(Stored items)
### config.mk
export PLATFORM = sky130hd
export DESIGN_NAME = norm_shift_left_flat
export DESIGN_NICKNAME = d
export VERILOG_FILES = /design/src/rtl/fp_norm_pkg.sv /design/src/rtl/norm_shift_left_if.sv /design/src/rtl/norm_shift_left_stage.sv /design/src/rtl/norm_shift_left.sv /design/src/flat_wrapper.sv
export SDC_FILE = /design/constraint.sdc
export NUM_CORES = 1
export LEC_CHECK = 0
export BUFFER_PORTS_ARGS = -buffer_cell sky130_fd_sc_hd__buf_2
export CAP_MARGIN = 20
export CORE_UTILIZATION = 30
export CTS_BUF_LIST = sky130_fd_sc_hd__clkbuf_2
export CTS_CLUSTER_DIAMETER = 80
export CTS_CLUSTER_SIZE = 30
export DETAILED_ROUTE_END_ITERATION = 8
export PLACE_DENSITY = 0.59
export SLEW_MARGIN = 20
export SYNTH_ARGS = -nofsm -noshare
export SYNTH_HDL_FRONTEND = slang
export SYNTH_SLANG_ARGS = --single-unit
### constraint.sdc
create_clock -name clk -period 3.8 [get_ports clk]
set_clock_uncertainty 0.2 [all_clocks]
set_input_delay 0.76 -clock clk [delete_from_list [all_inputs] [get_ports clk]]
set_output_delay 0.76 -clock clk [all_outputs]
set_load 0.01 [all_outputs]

---

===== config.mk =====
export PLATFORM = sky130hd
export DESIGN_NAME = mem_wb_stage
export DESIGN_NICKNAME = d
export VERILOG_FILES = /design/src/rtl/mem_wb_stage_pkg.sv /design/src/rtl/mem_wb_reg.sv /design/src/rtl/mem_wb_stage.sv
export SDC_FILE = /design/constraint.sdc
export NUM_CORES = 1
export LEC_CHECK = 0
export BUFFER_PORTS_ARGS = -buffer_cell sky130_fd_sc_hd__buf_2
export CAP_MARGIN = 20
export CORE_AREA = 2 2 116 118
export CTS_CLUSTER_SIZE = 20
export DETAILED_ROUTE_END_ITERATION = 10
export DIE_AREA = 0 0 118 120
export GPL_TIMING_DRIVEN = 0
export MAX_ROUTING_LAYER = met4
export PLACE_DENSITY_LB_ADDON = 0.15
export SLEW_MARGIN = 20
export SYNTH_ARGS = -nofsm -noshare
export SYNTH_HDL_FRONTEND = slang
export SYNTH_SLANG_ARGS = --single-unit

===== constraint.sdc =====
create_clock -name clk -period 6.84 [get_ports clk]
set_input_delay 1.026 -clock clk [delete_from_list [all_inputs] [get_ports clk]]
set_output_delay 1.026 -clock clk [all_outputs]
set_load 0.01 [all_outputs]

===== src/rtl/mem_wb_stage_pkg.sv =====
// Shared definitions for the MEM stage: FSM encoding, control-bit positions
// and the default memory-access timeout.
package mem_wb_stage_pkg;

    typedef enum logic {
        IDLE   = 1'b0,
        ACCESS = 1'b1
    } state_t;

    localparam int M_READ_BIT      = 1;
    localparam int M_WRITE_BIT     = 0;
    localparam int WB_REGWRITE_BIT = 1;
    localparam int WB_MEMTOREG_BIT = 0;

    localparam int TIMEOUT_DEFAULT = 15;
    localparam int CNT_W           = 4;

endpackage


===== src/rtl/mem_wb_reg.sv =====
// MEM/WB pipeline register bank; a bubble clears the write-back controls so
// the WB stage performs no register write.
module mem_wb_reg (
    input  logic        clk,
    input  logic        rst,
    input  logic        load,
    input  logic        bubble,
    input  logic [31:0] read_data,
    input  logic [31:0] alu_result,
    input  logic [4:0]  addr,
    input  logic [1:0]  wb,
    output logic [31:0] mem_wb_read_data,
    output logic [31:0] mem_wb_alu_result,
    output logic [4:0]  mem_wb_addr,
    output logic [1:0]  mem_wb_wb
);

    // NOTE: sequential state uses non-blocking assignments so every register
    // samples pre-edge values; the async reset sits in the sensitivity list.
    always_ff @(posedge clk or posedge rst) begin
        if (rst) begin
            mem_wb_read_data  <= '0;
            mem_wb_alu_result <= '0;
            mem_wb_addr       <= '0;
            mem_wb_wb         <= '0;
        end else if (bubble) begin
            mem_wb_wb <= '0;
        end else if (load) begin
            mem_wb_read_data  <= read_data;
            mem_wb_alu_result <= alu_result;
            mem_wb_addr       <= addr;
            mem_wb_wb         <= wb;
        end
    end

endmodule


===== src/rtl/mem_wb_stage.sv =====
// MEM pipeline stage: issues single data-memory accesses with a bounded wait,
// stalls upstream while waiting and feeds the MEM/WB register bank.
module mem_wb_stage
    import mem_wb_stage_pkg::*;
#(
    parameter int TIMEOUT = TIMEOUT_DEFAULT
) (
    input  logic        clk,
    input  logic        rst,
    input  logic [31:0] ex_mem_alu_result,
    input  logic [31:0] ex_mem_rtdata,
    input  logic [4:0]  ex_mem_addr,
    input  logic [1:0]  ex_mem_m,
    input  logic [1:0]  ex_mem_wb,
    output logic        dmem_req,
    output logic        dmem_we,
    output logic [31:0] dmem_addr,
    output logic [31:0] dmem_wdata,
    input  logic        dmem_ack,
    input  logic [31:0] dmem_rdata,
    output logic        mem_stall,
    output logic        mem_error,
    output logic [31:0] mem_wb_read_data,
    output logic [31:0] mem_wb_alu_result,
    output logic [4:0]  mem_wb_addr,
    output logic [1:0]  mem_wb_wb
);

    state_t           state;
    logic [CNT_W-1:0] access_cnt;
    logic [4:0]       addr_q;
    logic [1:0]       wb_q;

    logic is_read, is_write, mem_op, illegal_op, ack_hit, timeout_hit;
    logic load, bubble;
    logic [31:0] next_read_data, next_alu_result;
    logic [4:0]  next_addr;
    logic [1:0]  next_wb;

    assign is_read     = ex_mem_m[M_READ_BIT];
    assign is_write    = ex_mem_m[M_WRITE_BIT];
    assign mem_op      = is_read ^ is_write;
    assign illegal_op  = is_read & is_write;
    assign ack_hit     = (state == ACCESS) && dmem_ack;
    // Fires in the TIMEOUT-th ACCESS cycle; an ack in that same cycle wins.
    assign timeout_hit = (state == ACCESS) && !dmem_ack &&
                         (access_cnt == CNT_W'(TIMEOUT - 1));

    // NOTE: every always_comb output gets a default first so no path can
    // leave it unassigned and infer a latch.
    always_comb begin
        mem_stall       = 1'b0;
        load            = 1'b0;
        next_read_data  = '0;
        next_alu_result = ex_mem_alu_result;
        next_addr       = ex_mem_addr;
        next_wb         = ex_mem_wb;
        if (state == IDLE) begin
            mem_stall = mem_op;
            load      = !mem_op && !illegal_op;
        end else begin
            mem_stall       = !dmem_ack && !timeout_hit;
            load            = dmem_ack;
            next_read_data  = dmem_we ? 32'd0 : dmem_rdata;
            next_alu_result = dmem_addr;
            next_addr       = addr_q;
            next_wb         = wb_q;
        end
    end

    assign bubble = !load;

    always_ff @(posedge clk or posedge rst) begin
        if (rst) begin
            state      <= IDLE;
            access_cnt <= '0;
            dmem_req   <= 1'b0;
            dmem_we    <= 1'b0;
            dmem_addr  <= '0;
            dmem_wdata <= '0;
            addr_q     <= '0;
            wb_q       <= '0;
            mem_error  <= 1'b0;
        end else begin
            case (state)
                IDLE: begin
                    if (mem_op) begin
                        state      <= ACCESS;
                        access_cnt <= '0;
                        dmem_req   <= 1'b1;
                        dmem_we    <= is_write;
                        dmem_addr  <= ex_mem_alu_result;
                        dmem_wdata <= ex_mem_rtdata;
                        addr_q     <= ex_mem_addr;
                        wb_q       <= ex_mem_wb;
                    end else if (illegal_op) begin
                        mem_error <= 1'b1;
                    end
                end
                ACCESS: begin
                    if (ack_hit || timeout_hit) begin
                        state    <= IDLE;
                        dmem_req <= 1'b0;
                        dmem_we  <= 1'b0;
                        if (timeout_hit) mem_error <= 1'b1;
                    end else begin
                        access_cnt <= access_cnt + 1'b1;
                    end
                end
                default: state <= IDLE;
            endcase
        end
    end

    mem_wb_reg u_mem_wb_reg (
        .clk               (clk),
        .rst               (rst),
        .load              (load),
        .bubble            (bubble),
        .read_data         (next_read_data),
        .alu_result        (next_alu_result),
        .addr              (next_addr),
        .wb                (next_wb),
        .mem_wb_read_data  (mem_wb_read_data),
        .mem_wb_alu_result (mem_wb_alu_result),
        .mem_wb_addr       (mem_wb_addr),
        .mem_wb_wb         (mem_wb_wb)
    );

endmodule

_What you will do_: Across the records above, how many lines does the word "every" appear on? Reply with the number only.

_Written response_: 2